Mekke'de ders halkalarına devam etti, Harem-i şerif'te tavafla meşgul oldu, bunun dışındaki zamanını murakabeyle geçirdi, Hz. Abbas soyundan Şerîf Cemaleddin Efendi'den Hace Abdullah-ı Herevî'nin Derecatü't-ta'ibîn adlı kitabını okudu. Salih bir zat olduğunu söylediği İbn Halid es-Sadefî et-Tilimsanî'ye Gazzalî'nin İĥya'ü 'ulûmi'd-dîn'ini okuttu (el-Fütûĥat, IV, 13; el-Emrü'l-muĥkem, s. 224). Bu arada Kabe'yi muhatap alarak yazdığı mektupları Tacü'r-resa'il adlı kitabında topladı. Yirmi üç yılda tamamlanan el-Fütûĥatü'l-Mekkiyye ilk defa burada kendisine ilham edilmeye başlandı. İbnü'l-Arabî, bu kitapta yazdıklarının hepsinin ya Kabe'yi tavaf ederken veya murakabe için Harem-i şerif'te oturduğu esnada Allah'ın kendisine açmış olduğu şeyler olduğunu (el-Fütûĥat, I, 10) ve ilk önce kendisine bunların okutulduğunu (a.g.e., I, 239), ardından "rabbanî ilkā ve ilahî imla" ile satıra geçirildiğini söyler (a.g.e., II, 456; III, 504).

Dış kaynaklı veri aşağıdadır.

===== src/rtl/mem_stage.sv =====
// RV32I memory stage and MEM/WB pipeline register: drives the data bus, aligns loads, stalls on wait states.
// Optional access timeout is enabled with `define MEM_TIMEOUT_EN.
module mem_stage #(
   parameter int TIMEOUT_CYCLES = 16
) (
   input  logic        clk,
   input  logic        rst_n,
   input  logic        RegWriteM,
   input  logic [1:0]  ResultSrcM,
   input  logic        MemWriteM,
   input  logic [2:0]  funct3M,
   input  logic [31:0] ALUoutM,
   input  logic [31:0] WriteDataM,
   input  logic [31:0] inc_PCM,
   input  logic [4:0]  RdM,
   output logic        mem_req,
   output logic        mem_we,
   output logic [31:0] mem_addr,
   output logic [31:0] mem_wdata,
   output logic [3:0]  mem_wstrb,
   input  logic        mem_ready,
   input  logic [31:0] mem_rdata,
   output logic        stall_M,
   output logic        mem_err,
   output logic        RegWriteW,
   output logic [1:0]  ResultSrcW,
   output logic [31:0] ALUoutW,
   output logic [31:0] ReadDataW,
   output logic [31:0] inc_PCW,
   output logic [4:0]  RdW
);

   typedef enum logic {IDLE = 1'b0, WAIT = 1'b1} state_e;

   state_e      state_q;
   logic        load_s;
   logic        memop_s;
   logic        timeout_s;
   logic        stall_s;
   logic [31:0] rdata_s;
   logic [31:0] ld_data_s;
   logic [31:0] wdata_s;
   logic [3:0]  wstrb_s;

   logic        regwrite_w_q;
   logic [1:0]  resultsrc_w_q;
   logic [31:0] aluout_w_q;
   logic [31:0] readdata_w_q;
   logic [31:0] inc_pc_w_q;
   logic [4:0]  rd_w_q;

   // Select, align and extend the load lane from the bus word.
   function automatic logic [31:0] load_extract(input logic [2:0] f3, input logic [1:0] off,
                                                input logic [31:0] word);
      logic [31:0] shifted;
      logic [15:0] half;
      shifted = word >> {off, 3'b000};
      half    = off[1] ? word[31:16] : word[15:0];
      case (f3)
         3'b000:  load_extract = {{24{shifted[7]}}, shifted[7:0]};
         3'b100:  load_extract = {24'h000000, shifted[7:0]};
         3'b001:  load_extract = {{16{half[15]}}, half};
         3'b101:  load_extract = {16'h0000, half};
         default: load_extract = word;
      endcase
   endfunction

   assign load_s    = (ResultSrcM == 2'b01);
   assign memop_s   = load_s | MemWriteM;
   assign stall_s   = memop_s & ~mem_ready & ~timeout_s;
   assign stall_M   = stall_s;
   assign mem_req   = memop_s & rst_n;
   assign mem_we    = MemWriteM;
   assign mem_addr  = {ALUoutM[31:2], 2'b00};
   assign mem_wdata = wdata_s;
   assign mem_wstrb = wstrb_s;

   // Store lane replication and byte strobes.
   always_comb begin
      wdata_s = WriteDataM;
      wstrb_s = 4'b1111;
      case (funct3M)
         3'b000: begin
            wdata_s = {4{WriteDataM[7:0]}};
            wstrb_s = 4'b0001 << ALUoutM[1:0];
         end
         3'b001: begin
            wdata_s = {2{WriteDataM[15:0]}};
            wstrb_s = ALUoutM[1] ? 4'b1100 : 4'b0011;
         end
         3'b010: begin
            wdata_s = WriteDataM;
            wstrb_s = 4'b1111;
         end
         default: begin
            wdata_s = WriteDataM;
            wstrb_s = 4'b1111;
         end
      endcase
   end

   // An abandoned access completes with a zero read word.
   assign rdata_s   = timeout_s ? 32'h0000_0000 : mem_rdata;
   assign ld_data_s = load_s ? load_extract(funct3M, ALUoutM[1:0], rdata_s) : 32'h0000_0000;

`ifdef MEM_TIMEOUT_EN
   localparam int CNT_W = (($clog2(TIMEOUT_CYCLES) + 1) > 5) ? ($clog2(TIMEOUT_CYCLES) + 1) : 5;
   localparam logic [CNT_W-1:0] CNT_LAST = CNT_W'(TIMEOUT_CYCLES - 1);

   logic [CNT_W-1:0] cnt_q;
   logic             err_q;

   assign timeout_s = (state_q == WAIT) && (cnt_q == CNT_LAST) && !mem_ready;
   assign mem_err   = err_q;

   // Wait-cycle counter and one-cycle error pulse after a timeout.
   always_ff @(posedge clk or negedge rst_n) begin
      if (!rst_n) begin
         cnt_q <= {CNT_W{1'b0}};
         err_q <= 1'b0;
      end else begin
         err_q <= timeout_s;
         if ((state_q == WAIT) && !mem_ready && !timeout_s) begin
            cnt_q <= cnt_q + {{(CNT_W-1){1'b0}}, 1'b1};
         end else begin
            cnt_q <= {CNT_W{1'b0}};
         end
      end
   end
`else
   localparam int unused_timeout_cycles = TIMEOUT_CYCLES;

   assign timeout_s = 1'b0;
   assign mem_err   = 1'b0;
`endif

   // Handshake FSM: WAIT covers every cycle the slave has not yet answered.
   always_ff @(posedge clk or negedge rst_n) begin
      if (!rst_n) begin
         state_q <= IDLE;
      end else begin
         case (state_q)
            IDLE: begin
               if (memop_s && !mem_ready) state_q <= WAIT;
               else                       state_q <= IDLE;
            end
            WAIT: begin
               if (mem_ready || timeout_s) state_q <= IDLE;
               else                        state_q <= WAIT;
            end
            default: state_q <= IDLE;
         endcase
      end
   end

   // MEM/WB register; a stall inserts a bubble by clearing the write enable and Rd.
   always_ff @(posedge clk or negedge rst_n) begin
      if (!rst_n) begin
         regwrite_w_q  <= 1'b0;
         resultsrc_w_q <= 2'b00;
         aluout_w_q    <= 32'h0000_0000;
         readdata_w_q  <= 32'h0000_0000;
         inc_pc_w_q    <= 32'h0000_0000;
         rd_w_q        <= 5'd0;
      end else if (!stall_s) begin
         regwrite_w_q  <= RegWriteM;
         resultsrc_w_q <= ResultSrcM;
         aluout_w_q    <= ALUoutM;
         readdata_w_q  <= ld_data_s;
         inc_pc_w_q    <= inc_PCM;
         rd_w_q        <= RdM;
      end else begin
         regwrite_w_q  <= 1'b0;
         rd_w_q        <= 5'd0;
      end
   end

   assign RegWriteW  = regwrite_w_q;
   assign ResultSrcW = resultsrc_w_q;
   assign ALUoutW    = aluout_w_q;
   assign ReadDataW  = readdata_w_q;
   assign inc_PCW    = inc_pc_w_q;
   assign RdW        = rd_w_q;

endmodule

İbnü'l-Arabî, Mekke'de yaklaşık iki buçuk yıl kaldıktan sonra bir hac kafilesine katılarak Bağdat'a gitti (601/1204). Burada on iki gün kadar ikamet edip Musul'a geçti ve Musul'da üstadım dediği Hanefî ulemasından Ahmed el-Mevsılî el-Mukrî'nin yanı sıra Ebü'l-Hasan Ali b. Ebü'l-Feth ve Ali b. Abdullah b. Camî gibi alimlerle sohbetlerde bulundu. İbnü'l-Arabî Musul'un dışında, Mukla denilen yerdeki bir bahçede yaşayan bu sonuncu zatın Hızır'dan hırka giydiğini, daha sonra aldığı bir işaret üzerine bu hırkayı aynı yerde kendisine giydirdiğini söyler (a.g.e., I, 187). Musul'da bir yıl kadar kalan İbnü'l-Arabî, ibadetlerin sırlarına dair et-Tenezzülatü'l-Mevśıliyye adlı eserini burada kaleme aldı. Ertesi yıl (Zilkade 602 / Ha-ziran 1202) Urfa, Diyarbekir, Sivas üzerinden Malatya'ya geldi. Bağdat'tan bu ya-na Sadreddin Konevî'nin babası Mecdüddin İshak ve Harranlı Ebü'l-Ganaim'in azatlı kölesi Abdullah Bedr el-Habeşî de kendisine refakat etmekteydi.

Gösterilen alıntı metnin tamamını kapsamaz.